=== Source material ===
▼▼▼
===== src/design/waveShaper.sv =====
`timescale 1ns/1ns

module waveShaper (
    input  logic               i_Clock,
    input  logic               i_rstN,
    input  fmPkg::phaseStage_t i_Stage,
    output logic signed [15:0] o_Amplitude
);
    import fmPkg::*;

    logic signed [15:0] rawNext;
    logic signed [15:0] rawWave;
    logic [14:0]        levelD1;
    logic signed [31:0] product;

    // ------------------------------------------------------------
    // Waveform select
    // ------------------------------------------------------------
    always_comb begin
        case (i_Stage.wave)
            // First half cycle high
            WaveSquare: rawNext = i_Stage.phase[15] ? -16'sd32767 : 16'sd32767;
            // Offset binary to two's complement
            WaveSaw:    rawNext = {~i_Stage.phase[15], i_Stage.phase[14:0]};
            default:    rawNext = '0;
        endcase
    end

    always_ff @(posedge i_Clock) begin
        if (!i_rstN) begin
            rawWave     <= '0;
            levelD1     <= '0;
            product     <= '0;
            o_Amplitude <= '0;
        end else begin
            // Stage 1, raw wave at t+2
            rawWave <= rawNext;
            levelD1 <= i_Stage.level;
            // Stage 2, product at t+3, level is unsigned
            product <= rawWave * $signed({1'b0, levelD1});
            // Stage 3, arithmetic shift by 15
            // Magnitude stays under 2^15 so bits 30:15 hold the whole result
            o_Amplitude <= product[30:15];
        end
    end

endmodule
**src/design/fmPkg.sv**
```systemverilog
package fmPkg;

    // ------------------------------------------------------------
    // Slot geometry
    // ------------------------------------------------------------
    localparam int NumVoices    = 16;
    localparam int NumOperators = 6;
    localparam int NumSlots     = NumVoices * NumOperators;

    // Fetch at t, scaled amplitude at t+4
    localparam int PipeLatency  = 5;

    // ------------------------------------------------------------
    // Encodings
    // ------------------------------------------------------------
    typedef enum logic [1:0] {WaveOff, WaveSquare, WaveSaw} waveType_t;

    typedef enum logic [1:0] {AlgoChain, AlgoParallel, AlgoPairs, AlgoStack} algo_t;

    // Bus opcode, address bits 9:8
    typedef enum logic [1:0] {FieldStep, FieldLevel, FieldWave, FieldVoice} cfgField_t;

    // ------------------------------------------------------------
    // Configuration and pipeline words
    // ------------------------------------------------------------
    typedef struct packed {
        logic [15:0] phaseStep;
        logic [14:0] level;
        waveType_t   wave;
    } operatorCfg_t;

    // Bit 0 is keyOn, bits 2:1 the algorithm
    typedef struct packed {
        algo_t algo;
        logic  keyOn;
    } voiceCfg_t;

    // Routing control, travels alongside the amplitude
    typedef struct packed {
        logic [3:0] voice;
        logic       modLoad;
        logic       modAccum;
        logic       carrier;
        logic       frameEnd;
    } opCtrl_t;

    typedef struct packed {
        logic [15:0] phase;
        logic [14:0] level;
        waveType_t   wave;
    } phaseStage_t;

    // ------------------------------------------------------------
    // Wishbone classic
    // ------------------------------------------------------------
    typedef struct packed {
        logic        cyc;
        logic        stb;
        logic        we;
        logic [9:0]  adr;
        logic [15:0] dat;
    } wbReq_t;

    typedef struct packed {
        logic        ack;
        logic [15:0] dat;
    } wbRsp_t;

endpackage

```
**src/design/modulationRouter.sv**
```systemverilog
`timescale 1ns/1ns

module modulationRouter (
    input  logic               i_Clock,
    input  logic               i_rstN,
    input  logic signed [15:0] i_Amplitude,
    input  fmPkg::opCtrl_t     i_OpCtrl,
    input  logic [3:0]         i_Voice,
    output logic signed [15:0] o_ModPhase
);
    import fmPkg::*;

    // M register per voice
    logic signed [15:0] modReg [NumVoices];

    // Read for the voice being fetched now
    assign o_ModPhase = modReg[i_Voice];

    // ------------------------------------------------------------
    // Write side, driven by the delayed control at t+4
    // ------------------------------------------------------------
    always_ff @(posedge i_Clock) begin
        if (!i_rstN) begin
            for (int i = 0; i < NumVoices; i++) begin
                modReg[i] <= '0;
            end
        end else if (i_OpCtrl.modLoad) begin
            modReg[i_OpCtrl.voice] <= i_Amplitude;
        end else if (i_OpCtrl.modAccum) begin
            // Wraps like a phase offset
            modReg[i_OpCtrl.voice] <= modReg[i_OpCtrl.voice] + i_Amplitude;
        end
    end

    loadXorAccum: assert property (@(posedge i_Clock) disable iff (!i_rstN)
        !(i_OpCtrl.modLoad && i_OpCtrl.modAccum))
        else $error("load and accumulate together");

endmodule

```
▲▲▲
=== Task goal ===
Nothing in the entries should be left out; please reproduce them all exactly.

=== Result of the task ===
===== src/design/waveShaper.sv =====
`timescale 1ns/1ns

module waveShaper (
    input  logic               i_Clock,
    input  logic               i_rstN,
    input  fmPkg::phaseStage_t i_Stage,
    output logic signed [15:0] o_Amplitude
);
    import fmPkg::*;

    logic signed [15:0] rawNext;
    logic signed [15:0] rawWave;
    logic [14:0]        levelD1;
    logic signed [31:0] product;

    // ------------------------------------------------------------
    // Waveform select
    // ------------------------------------------------------------
    always_comb begin
        case (i_Stage.wave)
            // First half cycle high
            WaveSquare: rawNext = i_Stage.phase[15] ? -16'sd32767 : 16'sd32767;
            // Offset binary to two's complement
            WaveSaw:    rawNext = {~i_Stage.phase[15], i_Stage.phase[14:0]};
            default:    rawNext = '0;
        endcase
    end

    always_ff @(posedge i_Clock) begin
        if (!i_rstN) begin
            rawWave     <= '0;
            levelD1     <= '0;
            product     <= '0;
            o_Amplitude <= '0;
        end else begin
            // Stage 1, raw wave at t+2
            rawWave <= rawNext;
            levelD1 <= i_Stage.level;
            // Stage 2, product at t+3, level is unsigned
            product <= rawWave * $signed({1'b0, levelD1});
            // Stage 3, arithmetic shift by 15
            // Magnitude stays under 2^15 so bits 30:15 hold the whole result
            o_Amplitude <= product[30:15];
        end
    end

endmodule
**src/design/fmPkg.sv**
```systemverilog
package fmPkg;

    // ------------------------------------------------------------
    // Slot geometry
    // ------------------------------------------------------------
    localparam int NumVoices    = 16;
    localparam int NumOperators = 6;
    localparam int NumSlots     = NumVoices * NumOperators;

    // Fetch at t, scaled amplitude at t+4
    localparam int PipeLatency  = 5;

    // ------------------------------------------------------------
    // Encodings
    // ------------------------------------------------------------
    typedef enum logic [1:0] {WaveOff, WaveSquare, WaveSaw} waveType_t;

    typedef enum logic [1:0] {AlgoChain, AlgoParallel, AlgoPairs, AlgoStack} algo_t;

    // Bus opcode, address bits 9:8
    typedef enum logic [1:0] {FieldStep, FieldLevel, FieldWave, FieldVoice} cfgField_t;

    // ------------------------------------------------------------
    // Configuration and pipeline words
    // ------------------------------------------------------------
    typedef struct packed {
        logic [15:0] phaseStep;
        logic [14:0] level;
        waveType_t   wave;
    } operatorCfg_t;

    // Bit 0 is keyOn, bits 2:1 the algorithm
    typedef struct packed {
        algo_t algo;
        logic  keyOn;
    } voiceCfg_t;

    // Routing control, travels alongside the amplitude
    typedef struct packed {
        logic [3:0] voice;
        logic       modLoad;
        logic       modAccum;
        logic       carrier;
        logic       frameEnd;
    } opCtrl_t;

    typedef struct packed {
        logic [15:0] phase;
        logic [14:0] level;
        waveType_t   wave;
    } phaseStage_t;

    // ------------------------------------------------------------
    // Wishbone classic
    // ------------------------------------------------------------
    typedef struct packed {
        logic        cyc;
        logic        stb;
        logic        we;
        logic [9:0]  adr;
        logic [15:0] dat;
    } wbReq_t;

    typedef struct packed {
        logic        ack;
        logic [15:0] dat;
    } wbRsp_t;

endpackage

```
**src/design/modulationRouter.sv**
```systemverilog
`timescale 1ns/1ns

module modulationRouter (
    input  logic               i_Clock,
    input  logic               i_rstN,
    input  logic signed [15:0] i_Amplitude,
    input  fmPkg::opCtrl_t     i_OpCtrl,
    input  logic [3:0]         i_Voice,
    output logic signed [15:0] o_ModPhase
);
    import fmPkg::*;

    // M register per voice
    logic signed [15:0] modReg [NumVoices];

    // Read for the voice being fetched now
    assign o_ModPhase = modReg[i_Voice];

    // ------------------------------------------------------------
    // Write side, driven by the delayed control at t+4
    // ------------------------------------------------------------
    always_ff @(posedge i_Clock) begin
        if (!i_rstN) begin
            for (int i = 0; i < NumVoices; i++) begin
                modReg[i] <= '0;
            end
        end else if (i_OpCtrl.modLoad) begin
            modReg[i_OpCtrl.voice] <= i_Amplitude;
        end else if (i_OpCtrl.modAccum) begin
            // Wraps like a phase offset
            modReg[i_OpCtrl.voice] <= modReg[i_OpCtrl.voice] + i_Amplitude;
        end
    end

    loadXorAccum: assert property (@(posedge i_Clock) disable iff (!i_rstN)
        !(i_OpCtrl.modLoad && i_OpCtrl.modAccum))
        else $error("load and accumulate together");

endmodule

```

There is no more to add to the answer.